What is being asked
Among the entries that follow, the required portion opens with the line containing "File: config.mk" and closes with the line containing "export SETUP_SLACK_MARGIN = 0.1". Give that portion again exactly, and nothing else.
═════ Source material
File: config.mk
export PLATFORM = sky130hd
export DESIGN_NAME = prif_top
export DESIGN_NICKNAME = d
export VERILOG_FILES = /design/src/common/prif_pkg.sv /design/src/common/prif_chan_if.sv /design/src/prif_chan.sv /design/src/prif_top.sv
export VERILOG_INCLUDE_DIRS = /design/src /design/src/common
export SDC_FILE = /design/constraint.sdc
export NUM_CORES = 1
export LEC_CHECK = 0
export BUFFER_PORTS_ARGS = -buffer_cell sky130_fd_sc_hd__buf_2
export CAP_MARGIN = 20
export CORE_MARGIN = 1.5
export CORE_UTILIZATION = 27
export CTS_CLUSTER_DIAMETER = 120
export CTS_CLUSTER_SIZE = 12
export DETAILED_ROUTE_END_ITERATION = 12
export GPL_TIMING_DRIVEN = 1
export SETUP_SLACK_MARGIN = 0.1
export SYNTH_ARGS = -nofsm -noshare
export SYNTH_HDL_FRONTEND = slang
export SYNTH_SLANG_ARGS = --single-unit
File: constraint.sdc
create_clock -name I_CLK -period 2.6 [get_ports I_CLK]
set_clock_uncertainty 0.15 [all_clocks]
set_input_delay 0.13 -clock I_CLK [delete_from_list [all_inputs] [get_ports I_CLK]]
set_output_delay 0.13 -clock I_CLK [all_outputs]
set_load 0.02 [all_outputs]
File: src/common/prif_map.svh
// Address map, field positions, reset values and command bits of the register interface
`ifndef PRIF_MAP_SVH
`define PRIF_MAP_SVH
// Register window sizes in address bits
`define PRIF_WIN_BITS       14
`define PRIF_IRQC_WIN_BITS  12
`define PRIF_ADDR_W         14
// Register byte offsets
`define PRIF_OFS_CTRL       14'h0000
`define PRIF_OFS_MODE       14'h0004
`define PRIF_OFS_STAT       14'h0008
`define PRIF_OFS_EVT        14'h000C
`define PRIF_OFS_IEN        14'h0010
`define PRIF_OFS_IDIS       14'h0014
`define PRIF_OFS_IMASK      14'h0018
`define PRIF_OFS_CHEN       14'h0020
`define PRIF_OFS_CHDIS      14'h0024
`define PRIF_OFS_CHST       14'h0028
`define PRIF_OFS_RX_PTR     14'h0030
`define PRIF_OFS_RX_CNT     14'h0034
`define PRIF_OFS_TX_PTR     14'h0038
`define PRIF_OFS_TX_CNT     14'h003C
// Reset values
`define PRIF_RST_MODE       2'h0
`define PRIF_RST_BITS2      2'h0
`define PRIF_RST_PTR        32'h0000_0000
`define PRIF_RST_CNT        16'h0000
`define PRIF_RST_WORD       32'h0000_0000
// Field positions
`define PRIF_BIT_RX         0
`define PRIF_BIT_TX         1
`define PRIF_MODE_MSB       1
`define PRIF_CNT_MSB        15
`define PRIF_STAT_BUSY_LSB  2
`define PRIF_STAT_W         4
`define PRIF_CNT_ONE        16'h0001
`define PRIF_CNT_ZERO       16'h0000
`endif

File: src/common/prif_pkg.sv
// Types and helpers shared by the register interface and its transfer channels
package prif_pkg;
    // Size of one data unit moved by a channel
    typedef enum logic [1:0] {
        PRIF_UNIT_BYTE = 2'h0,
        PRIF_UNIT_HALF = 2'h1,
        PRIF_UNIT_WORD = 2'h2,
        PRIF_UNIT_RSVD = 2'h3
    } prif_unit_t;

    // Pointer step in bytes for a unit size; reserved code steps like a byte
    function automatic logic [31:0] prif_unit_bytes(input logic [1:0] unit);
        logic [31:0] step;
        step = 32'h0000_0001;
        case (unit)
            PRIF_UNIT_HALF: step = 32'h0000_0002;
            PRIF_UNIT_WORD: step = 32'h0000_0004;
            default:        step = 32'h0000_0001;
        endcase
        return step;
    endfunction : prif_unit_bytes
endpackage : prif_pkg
══════════
═════ Source material
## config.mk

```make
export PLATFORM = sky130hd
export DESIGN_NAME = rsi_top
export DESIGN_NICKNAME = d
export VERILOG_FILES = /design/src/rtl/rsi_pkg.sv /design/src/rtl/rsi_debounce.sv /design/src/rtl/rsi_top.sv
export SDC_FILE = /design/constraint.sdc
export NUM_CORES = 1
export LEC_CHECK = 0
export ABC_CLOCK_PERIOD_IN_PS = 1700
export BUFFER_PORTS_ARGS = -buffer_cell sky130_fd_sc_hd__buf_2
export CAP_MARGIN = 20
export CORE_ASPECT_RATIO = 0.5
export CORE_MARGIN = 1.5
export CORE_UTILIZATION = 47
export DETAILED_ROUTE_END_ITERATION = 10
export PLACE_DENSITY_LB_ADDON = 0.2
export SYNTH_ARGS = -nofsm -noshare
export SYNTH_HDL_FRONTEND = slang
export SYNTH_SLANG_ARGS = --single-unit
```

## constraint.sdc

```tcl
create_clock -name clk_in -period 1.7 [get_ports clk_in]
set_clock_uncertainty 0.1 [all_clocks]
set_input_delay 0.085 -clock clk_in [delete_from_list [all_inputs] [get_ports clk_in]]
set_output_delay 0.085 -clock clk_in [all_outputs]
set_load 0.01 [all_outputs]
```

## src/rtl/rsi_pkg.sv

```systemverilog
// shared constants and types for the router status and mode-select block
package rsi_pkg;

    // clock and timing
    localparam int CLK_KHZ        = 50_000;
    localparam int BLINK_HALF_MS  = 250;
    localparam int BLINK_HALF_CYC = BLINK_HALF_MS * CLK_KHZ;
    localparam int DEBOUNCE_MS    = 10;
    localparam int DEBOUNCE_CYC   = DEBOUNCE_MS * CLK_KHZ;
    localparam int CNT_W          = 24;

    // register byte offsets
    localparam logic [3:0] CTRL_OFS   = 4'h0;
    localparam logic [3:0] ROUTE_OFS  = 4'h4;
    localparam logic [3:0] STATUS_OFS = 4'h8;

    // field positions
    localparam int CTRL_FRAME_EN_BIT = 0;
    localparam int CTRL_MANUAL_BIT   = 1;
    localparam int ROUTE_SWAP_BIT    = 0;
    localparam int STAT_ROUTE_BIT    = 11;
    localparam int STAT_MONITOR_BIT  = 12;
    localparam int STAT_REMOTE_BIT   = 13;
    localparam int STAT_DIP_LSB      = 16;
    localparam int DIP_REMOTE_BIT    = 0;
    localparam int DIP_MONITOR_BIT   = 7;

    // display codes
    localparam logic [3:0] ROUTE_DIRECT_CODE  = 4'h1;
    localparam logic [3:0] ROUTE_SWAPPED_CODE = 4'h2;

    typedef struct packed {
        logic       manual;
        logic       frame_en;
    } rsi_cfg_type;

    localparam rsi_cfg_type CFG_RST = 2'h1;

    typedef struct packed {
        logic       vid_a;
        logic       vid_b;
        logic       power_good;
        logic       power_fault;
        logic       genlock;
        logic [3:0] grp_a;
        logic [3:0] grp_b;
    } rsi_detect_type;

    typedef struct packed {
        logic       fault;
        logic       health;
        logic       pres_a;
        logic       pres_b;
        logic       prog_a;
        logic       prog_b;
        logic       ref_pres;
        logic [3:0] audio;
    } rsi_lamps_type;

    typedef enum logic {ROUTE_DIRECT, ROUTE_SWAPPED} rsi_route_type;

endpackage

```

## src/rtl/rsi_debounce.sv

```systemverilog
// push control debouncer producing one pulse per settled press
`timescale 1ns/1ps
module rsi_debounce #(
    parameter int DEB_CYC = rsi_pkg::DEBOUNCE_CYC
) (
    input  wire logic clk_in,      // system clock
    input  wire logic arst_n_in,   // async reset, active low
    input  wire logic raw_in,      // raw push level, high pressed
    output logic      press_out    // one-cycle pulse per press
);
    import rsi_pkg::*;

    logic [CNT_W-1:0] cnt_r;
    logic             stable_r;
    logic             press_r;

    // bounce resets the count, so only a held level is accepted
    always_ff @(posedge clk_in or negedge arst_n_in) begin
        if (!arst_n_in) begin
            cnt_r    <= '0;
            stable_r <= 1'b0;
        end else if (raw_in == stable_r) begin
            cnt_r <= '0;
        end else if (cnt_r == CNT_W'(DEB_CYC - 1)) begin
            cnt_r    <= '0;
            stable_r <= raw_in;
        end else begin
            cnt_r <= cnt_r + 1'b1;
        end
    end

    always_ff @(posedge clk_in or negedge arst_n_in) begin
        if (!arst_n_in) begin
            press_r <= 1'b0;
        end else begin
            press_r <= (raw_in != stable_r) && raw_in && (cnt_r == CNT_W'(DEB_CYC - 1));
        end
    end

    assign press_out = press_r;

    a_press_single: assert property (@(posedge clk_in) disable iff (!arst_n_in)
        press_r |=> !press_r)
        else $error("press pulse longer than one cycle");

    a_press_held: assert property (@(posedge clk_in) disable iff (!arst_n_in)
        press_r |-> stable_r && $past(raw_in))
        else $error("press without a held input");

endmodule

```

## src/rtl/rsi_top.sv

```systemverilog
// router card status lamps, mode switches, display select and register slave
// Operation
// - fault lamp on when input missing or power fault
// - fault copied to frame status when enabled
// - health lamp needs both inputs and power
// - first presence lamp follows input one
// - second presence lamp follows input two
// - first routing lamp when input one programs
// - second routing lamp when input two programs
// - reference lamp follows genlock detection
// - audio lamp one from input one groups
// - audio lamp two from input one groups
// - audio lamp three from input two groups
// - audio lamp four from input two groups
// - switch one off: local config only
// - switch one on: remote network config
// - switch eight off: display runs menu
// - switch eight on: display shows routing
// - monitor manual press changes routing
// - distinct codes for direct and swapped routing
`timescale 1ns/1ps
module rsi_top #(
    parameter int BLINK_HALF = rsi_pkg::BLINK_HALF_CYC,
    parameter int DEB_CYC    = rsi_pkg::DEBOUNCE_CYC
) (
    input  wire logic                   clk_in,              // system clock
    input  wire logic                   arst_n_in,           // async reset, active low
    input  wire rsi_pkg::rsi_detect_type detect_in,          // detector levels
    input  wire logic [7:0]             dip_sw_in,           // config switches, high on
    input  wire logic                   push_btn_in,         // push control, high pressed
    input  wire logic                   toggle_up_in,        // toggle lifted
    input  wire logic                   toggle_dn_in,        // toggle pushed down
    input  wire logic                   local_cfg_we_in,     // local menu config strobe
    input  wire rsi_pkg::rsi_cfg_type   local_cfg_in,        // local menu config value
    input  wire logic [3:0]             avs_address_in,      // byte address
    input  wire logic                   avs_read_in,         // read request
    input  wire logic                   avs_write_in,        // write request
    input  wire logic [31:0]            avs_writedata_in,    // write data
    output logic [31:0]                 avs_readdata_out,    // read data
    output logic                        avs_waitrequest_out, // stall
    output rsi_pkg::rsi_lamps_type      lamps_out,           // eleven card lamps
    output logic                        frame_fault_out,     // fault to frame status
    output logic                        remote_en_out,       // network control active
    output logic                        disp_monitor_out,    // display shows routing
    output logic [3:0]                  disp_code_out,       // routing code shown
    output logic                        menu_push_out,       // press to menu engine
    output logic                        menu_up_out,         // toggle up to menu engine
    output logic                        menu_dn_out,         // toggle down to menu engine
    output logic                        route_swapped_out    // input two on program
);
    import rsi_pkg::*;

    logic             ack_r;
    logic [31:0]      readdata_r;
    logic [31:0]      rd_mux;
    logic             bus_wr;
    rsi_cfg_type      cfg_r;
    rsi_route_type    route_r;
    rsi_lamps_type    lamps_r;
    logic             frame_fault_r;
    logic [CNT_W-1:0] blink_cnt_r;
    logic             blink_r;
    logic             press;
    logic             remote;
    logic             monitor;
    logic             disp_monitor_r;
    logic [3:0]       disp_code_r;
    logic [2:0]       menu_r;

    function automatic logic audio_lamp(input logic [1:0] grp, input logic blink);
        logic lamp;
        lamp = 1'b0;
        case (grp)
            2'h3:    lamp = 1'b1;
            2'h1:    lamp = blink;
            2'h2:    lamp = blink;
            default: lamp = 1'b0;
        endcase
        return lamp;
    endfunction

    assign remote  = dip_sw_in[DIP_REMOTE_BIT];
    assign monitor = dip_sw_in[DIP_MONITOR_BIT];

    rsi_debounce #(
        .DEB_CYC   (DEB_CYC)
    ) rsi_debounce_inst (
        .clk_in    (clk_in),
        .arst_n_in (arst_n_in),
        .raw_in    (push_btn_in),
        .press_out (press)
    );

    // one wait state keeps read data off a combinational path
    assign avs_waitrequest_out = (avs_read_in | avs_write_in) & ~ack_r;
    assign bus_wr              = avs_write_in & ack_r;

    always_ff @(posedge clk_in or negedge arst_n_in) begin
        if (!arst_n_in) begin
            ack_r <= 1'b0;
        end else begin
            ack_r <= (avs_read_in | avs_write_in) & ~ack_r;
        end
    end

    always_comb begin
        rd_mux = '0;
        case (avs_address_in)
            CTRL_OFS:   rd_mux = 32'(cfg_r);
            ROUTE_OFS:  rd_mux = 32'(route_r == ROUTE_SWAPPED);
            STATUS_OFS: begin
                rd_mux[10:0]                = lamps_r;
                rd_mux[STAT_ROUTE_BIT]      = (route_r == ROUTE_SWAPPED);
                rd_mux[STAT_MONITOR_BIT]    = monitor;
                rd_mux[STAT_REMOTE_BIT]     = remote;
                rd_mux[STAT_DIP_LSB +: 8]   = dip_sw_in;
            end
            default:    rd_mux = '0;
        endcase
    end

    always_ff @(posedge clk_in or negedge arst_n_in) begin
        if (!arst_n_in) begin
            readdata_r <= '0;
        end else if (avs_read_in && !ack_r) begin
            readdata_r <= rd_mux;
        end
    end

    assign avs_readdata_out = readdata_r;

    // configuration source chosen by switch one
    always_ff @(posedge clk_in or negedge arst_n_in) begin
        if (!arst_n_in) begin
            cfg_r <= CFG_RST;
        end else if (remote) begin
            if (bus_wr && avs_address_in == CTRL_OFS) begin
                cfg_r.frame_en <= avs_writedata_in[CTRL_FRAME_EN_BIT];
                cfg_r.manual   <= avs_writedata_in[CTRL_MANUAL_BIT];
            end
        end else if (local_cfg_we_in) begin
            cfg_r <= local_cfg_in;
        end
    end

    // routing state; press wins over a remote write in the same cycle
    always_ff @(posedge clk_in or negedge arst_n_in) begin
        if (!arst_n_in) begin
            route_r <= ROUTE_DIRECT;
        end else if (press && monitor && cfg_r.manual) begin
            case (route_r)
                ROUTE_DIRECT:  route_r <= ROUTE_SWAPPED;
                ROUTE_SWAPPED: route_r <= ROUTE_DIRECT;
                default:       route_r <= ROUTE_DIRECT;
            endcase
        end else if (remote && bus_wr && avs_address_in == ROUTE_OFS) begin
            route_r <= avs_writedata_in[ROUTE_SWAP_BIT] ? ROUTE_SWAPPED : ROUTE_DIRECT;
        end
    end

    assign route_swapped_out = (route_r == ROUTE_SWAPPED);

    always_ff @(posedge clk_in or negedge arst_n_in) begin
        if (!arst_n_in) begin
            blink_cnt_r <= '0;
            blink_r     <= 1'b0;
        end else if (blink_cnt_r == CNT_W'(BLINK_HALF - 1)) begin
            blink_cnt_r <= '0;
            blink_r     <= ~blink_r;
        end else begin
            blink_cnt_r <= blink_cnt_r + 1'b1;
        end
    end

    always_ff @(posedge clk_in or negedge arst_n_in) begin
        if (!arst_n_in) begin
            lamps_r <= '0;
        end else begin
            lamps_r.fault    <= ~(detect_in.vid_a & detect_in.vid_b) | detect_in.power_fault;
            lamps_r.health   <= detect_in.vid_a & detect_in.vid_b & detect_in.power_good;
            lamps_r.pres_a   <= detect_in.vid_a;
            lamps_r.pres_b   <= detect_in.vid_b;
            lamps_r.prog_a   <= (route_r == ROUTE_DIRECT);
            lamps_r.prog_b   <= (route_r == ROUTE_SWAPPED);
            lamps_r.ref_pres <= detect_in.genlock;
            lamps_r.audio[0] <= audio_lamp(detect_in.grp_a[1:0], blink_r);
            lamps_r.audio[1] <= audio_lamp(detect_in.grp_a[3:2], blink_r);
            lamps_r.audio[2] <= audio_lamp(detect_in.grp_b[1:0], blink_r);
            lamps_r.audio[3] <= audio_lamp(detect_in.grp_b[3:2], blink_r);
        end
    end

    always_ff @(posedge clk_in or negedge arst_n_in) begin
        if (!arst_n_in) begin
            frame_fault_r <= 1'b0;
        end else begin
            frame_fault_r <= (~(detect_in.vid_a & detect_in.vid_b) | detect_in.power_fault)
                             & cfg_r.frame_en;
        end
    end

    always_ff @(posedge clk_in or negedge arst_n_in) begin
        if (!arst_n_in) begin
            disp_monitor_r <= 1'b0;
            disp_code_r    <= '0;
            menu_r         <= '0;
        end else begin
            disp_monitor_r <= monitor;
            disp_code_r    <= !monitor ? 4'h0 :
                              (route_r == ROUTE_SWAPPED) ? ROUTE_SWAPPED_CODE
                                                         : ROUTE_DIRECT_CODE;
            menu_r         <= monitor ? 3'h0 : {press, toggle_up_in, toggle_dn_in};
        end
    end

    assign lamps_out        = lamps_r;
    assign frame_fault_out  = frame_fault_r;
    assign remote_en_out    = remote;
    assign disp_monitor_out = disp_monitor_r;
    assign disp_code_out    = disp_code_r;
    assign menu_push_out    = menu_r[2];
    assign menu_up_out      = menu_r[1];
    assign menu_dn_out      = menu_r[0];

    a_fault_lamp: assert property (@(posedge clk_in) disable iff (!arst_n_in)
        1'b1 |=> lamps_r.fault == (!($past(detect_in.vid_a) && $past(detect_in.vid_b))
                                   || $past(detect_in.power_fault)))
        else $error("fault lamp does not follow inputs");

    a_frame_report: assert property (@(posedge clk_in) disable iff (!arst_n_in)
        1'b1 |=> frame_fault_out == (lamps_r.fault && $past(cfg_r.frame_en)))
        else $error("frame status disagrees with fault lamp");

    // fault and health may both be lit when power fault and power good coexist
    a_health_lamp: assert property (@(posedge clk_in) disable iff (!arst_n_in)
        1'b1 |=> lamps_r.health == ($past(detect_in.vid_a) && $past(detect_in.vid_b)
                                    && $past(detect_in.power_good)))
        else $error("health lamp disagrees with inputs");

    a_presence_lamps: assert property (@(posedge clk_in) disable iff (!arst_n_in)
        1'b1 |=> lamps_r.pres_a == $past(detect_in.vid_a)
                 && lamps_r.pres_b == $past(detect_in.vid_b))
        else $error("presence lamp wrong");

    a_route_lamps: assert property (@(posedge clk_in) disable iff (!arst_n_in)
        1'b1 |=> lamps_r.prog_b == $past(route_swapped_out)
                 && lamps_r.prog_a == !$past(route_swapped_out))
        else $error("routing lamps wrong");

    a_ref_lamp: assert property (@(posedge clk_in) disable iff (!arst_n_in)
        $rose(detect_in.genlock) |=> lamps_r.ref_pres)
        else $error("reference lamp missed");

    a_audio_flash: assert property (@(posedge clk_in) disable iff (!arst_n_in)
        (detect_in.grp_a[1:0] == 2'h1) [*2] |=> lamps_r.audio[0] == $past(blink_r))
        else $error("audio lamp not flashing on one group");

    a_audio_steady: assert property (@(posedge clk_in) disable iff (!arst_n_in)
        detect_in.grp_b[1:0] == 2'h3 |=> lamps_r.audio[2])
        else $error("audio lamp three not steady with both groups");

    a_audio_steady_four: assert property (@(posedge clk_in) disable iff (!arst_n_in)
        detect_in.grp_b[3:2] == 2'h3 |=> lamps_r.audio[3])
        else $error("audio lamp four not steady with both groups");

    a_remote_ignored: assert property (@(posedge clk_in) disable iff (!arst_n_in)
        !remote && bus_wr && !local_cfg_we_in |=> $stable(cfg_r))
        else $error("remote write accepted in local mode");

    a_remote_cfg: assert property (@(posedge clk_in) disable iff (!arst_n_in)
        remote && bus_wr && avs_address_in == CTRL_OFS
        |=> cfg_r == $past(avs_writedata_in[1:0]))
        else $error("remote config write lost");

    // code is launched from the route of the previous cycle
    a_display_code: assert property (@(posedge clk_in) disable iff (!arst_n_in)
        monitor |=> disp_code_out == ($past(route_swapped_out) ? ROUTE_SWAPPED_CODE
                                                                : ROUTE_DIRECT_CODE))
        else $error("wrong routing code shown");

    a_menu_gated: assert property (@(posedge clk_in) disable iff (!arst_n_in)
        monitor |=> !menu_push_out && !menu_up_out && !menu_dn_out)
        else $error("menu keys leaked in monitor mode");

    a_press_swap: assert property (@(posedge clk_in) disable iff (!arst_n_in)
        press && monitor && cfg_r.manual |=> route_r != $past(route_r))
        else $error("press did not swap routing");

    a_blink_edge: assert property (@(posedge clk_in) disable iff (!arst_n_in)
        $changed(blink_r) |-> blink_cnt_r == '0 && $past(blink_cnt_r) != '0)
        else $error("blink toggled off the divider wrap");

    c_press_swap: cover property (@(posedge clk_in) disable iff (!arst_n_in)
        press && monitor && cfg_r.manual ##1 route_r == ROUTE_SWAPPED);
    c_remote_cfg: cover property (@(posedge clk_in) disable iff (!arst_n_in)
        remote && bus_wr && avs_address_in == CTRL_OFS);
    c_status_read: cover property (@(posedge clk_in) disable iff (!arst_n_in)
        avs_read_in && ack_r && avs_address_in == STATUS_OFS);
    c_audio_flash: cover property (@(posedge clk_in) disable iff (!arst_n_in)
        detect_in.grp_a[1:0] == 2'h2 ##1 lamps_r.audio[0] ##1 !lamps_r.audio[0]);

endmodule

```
══════════
The answer
File: config.mk
export PLATFORM = sky130hd
export DESIGN_NAME = prif_top
export DESIGN_NICKNAME = d
export VERILOG_FILES = /design/src/common/prif_pkg.sv /design/src/common/prif_chan_if.sv /design/src/prif_chan.sv /design/src/prif_top.sv
export VERILOG_INCLUDE_DIRS = /design/src /design/src/common
export SDC_FILE = /design/constraint.sdc
export NUM_CORES = 1
export LEC_CHECK = 0
export BUFFER_PORTS_ARGS = -buffer_cell sky130_fd_sc_hd__buf_2
export CAP_MARGIN = 20
export CORE_MARGIN = 1.5
export CORE_UTILIZATION = 27
export CTS_CLUSTER_DIAMETER = 120
export CTS_CLUSTER_SIZE = 12
export DETAILED_ROUTE_END_ITERATION = 12
export GPL_TIMING_DRIVEN = 1
export SETUP_SLACK_MARGIN = 0.1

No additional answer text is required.